Biodiversity Acquisition Policy (2008)

Background:

The Tasmanian Museum and Art Gallery is the leading repository of natural history collections in Tasmania. Collections fall under three main categories: botany (the Tasmanian Herbarium), vertebrate zoology and invertebrate zoology. The TMAG collections are a unique specimen-based record of the States biodiversity.

The collections serve as taxonomic reference specimens, vouchers for biogeographical data and include irreplaceable heritage and historical items.

They also underpin a wide range of scientific, economic, historical, cultural and educational activities undertaken in Tasmania, nationally and internationally.
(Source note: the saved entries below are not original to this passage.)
==> src/rtl/mem_arbiter_if.sv <==
// rtl/mem_arbiter_if.sv - master handshake and RAM port bundle for mem_arbiter
interface mem_arbiter_if #(
    parameter int ADDR_WIDTH = 20,
    parameter int DATA_WIDTH = 16
);
    logic                  m0_req;
    logic                  m0_we;
    logic [ADDR_WIDTH-1:0] m0_addr;
    logic [DATA_WIDTH-1:0] m0_wdata;
    logic                  m0_gnt;
    logic                  m0_ack;
    logic                  m1_req;
    logic                  m1_we;
    logic [ADDR_WIDTH-1:0] m1_addr;
    logic [DATA_WIDTH-1:0] m1_wdata;
    logic                  m1_gnt;
    logic                  m1_ack;
    logic [DATA_WIDTH-1:0] rdata;
    logic [ADDR_WIDTH-1:0] ram_addr;
    logic [DATA_WIDTH-1:0] ram_data;
    logic                  ram_rden;
    logic                  ram_wren;
    logic [DATA_WIDTH-1:0] ram_q;
    logic                  busy;

    modport slave (
        input  m0_req, m0_we, m0_addr, m0_wdata,
        input  m1_req, m1_we, m1_addr, m1_wdata,
        input  ram_q,
        output m0_gnt, m0_ack, m1_gnt, m1_ack,
        output rdata, ram_addr, ram_data, ram_rden, ram_wren, busy
    );

    modport master (
        output m0_req, m0_we, m0_addr, m0_wdata,
        output m1_req, m1_we, m1_addr, m1_wdata,
        output ram_q,
        input  m0_gnt, m0_ack, m1_gnt, m1_ack,
        input  rdata, ram_addr, ram_data, ram_rden, ram_wren, busy
    );
endinterface
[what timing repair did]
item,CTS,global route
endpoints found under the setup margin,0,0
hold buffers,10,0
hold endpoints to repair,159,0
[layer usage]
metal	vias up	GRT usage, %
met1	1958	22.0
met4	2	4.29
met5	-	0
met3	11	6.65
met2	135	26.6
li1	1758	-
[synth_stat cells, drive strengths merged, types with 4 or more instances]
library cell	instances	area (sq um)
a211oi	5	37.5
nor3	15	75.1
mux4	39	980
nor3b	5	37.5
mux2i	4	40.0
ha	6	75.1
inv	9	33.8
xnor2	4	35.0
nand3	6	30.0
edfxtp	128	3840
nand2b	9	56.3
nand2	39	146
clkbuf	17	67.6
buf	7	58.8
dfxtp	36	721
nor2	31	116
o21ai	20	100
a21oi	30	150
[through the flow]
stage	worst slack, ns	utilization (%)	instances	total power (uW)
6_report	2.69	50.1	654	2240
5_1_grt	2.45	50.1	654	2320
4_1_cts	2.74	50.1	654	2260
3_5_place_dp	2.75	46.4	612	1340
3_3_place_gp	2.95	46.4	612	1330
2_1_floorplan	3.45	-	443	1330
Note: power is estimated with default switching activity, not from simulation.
[src/rtl/btn_conditioner.sv]
// Purpose: synchronize, debounce and edge-detect raw push buttons, with auto-repeat on selected buttons.
// Latency: press pulse and level change appear in the cycle after edge DEBOUNCE_CYCLES+2 of a stable new level.
// Backpressure: none; pulses are fire-and-forget and must be consumed in the cycle they are high.
module btn_conditioner #(
  parameter int               N_BTN           = 7,
  parameter int               DEBOUNCE_CYCLES = 1_000_000,
  parameter int               REPEAT_DELAY    = 40_000_000,
  parameter int               REPEAT_RATE     = 10_000_000,
  parameter logic [N_BTN-1:0] REPEAT_MASK     = 7'b0001111
) (
  input  logic             clk,
  input  logic             reset_n,
  input  logic [N_BTN-1:0] btn_raw,
  output logic [N_BTN-1:0] btn_level,
  output logic [N_BTN-1:0] btn_pulse,
  output logic             any_pulse
);

  localparam int DW   = $clog2(DEBOUNCE_CYCLES);
  localparam int HMAX = (REPEAT_DELAY > REPEAT_RATE) ? REPEAT_DELAY : REPEAT_RATE;
  localparam int HW   = $clog2(HMAX);

  localparam logic [DW-1:0] DEB_LAST  = DW'(DEBOUNCE_CYCLES - 1);
  localparam logic [HW-1:0] DLY_LAST  = HW'(REPEAT_DELAY - 1);
  localparam logic [HW-1:0] RATE_LAST = HW'(REPEAT_RATE - 1);

  typedef enum logic [1:0] {
    ST_IDLE  = 2'd0,
    ST_FIRST = 2'd1,
    ST_RPT   = 2'd2
  } rpt_state_t;

  logic [N_BTN-1:0] r_s1;
  logic [N_BTN-1:0] r_s2;
  logic [N_BTN-1:0] w_level;
  logic [N_BTN-1:0] w_pulse;
  logic [N_BTN-1:0] w_pulse_nxt;
  logic             r_any;

  // Two-flop synchronizer for the asynchronous button levels
  always_ff @(posedge clk or negedge reset_n) begin
    if (!reset_n) begin
      r_s1 <= '0;
      r_s2 <= '0;
    end else begin
      r_s1 <= btn_raw;
      r_s2 <= r_s1;
    end
  end

  for (genvar g = 0; g < N_BTN; g++) begin : g_btn
    logic [DW-1:0] r_dcnt;
    logic          r_lvl;
    logic          r_pls;
    logic          w_accept;
    logic          w_rise;
    logic          w_fall;
    logic          w_rpt;
    rpt_state_t    r_state;
    rpt_state_t    w_state_nxt;
    logic [HW-1:0] r_hcnt;
    logic [HW-1:0] w_hcnt_nxt;

    // A new level is accepted on the edge the counter reaches its last value.
    assign w_accept = (r_s2[g] != r_lvl) && (r_dcnt == DEB_LAST);
    assign w_rise   = w_accept &  r_s2[g];
    assign w_fall   = w_accept & ~r_s2[g];

    // Debounce: count consecutive samples that differ from the accepted level
    always_ff @(posedge clk or negedge reset_n) begin
      if (!reset_n) begin
        r_dcnt <= '0;
        r_lvl  <= 1'b0;
      end else if (r_s2[g] == r_lvl) begin
        r_dcnt <= '0;
      end else if (r_dcnt == DEB_LAST) begin
        r_lvl  <= r_s2[g];
        r_dcnt <= '0;
      end else begin
        r_dcnt <= r_dcnt + DW'(1);
      end
    end

    // Repeat FSM next state; the hold counter starts on the press edge itself
    // so the first repeat lands exactly REPEAT_DELAY cycles after the press pulse.
    always_comb begin
      w_state_nxt = r_state;
      w_hcnt_nxt  = r_hcnt;
      w_rpt       = 1'b0;
      case (r_state)
        ST_IDLE: begin
          if (w_rise && REPEAT_MASK[g]) begin
            w_state_nxt = ST_FIRST;
            w_hcnt_nxt  = '0;
          end
        end
        ST_FIRST: begin
          if (w_fall || !r_lvl) begin
            w_state_nxt = ST_IDLE;
            w_hcnt_nxt  = '0;
          end else if (r_hcnt == DLY_LAST) begin
            w_rpt       = 1'b1;
            w_state_nxt = ST_RPT;
            w_hcnt_nxt  = '0;
          end else begin
            w_hcnt_nxt  = r_hcnt + HW'(1);
          end
        end
        ST_RPT: begin
          if (w_fall || !r_lvl) begin
            w_state_nxt = ST_IDLE;
            w_hcnt_nxt  = '0;
          end else if (r_hcnt == RATE_LAST) begin
            w_rpt       = 1'b1;
            w_hcnt_nxt  = '0;
          end else begin
            w_hcnt_nxt  = r_hcnt + HW'(1);
          end
        end
        default: begin
          w_state_nxt = ST_IDLE;
          w_hcnt_nxt  = '0;
        end
      endcase
    end

    // Repeat FSM state, hold counter and registered pulse
    always_ff @(posedge clk or negedge reset_n) begin
      if (!reset_n) begin
        r_state <= ST_IDLE;
        r_hcnt  <= '0;
        r_pls   <= 1'b0;
      end else begin
        r_state <= w_state_nxt;
        r_hcnt  <= w_hcnt_nxt;
        r_pls   <= w_rise | w_rpt;
      end
    end

    assign w_pulse_nxt[g] = w_rise | w_rpt;
    assign w_level[g]     = r_lvl;
    assign w_pulse[g]     = r_pls;
  end

  // Registered OR of the pulses, aligned with btn_pulse
  always_ff @(posedge clk or negedge reset_n) begin
    if (!reset_n) begin
      r_any <= 1'b0;
    end else begin
      r_any <= |w_pulse_nxt;
    end
  end

  assign btn_level = w_level;
  assign btn_pulse = w_pulse;
  assign any_pulse = r_any;

endmodule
We aim to make the biodiversity information, inherent in the State collection, available to all stakeholders.

The collections currently comprise in excess of 375,000 objects, distributed between the major categories in the following manner: 250,000 (Herbarium), 15,000 (Vertebrate Zoology) and 110,000 (Invertebrate Zoology) Broad Objectives:

  • To maintain and develop a comprehensive collection of preserved specimens of plants and animals that underpins the generation and dissemination of collection-based scientific knowledge of Tasmania's biodiversity.
  • To record data for the specimens in accordance to internationally recognised protocols and standards.
  • To fulfil obligations as the statutory repository for specimens collected under various State and Commonwealth regulations.

Collecting Targets:

  • Specimens that reflect the diversity, range of variation, and geographical distribution of the terrestrial plants and animals of Tasmania, including its offshore islands and territories.
  • Specimens that reflect the diversity, range of variation and geographical distribution of the terrestrial plants and animals of the sub-Antarctic and Antarctic regions.
  • Specimens that reflect the diversity, variation and geographical distribution of Tasmanian and Southern Ocean marine faunas and floras.
  • Specimens that underpin Tasmania's unique terrestrial flora, fauna and geographical location; for example material of the thylacine, Tasmanian devil, marine mammals, Southern Ocean seabirds, species with Gondwanan origins etc.
    Specimens that support priority taxonomic research interests.
  • Representative collections from related areas, especially the remainder of Antarctica and the cool temperate regions of the Southern Hemisphere.
    Collections that underpin the identification service, especially with respect to weeds and other non-native (introduced) organisms.
    Poorly known groups, new taxa and new records for Tasmania.
  • Specimens of rare or endangered taxa, especially from previously unknown locations.
  • Specimens from poorly explored regions of Tasmania.
  • Collections that assist in public programs.
  • Specimens for exchange with other organisations.
  • Tasmanian type material

Acquisition strategy:

Specimens are acquired:

  • through the collecting efforts of TMAG staff and associates;
  • as donations from the public, other researchers and institutions; and
  • through exchange with other institutions.
Specimens from all taxonomic groups are generally accepted, but due to lack of in- house expertise in certain taxonomic areas, material from some groups may not be actively pursued.

New accessions must:

  • be accompanied, at a minimum, by collection data including all basic details of provenance, collector name and date of collection,
  • be in good condition,
  • be able to be housed adequately,
  • provide life history information and/or be reproductively mature and therefore
    identifiable,
  • follow collection targets as listed above.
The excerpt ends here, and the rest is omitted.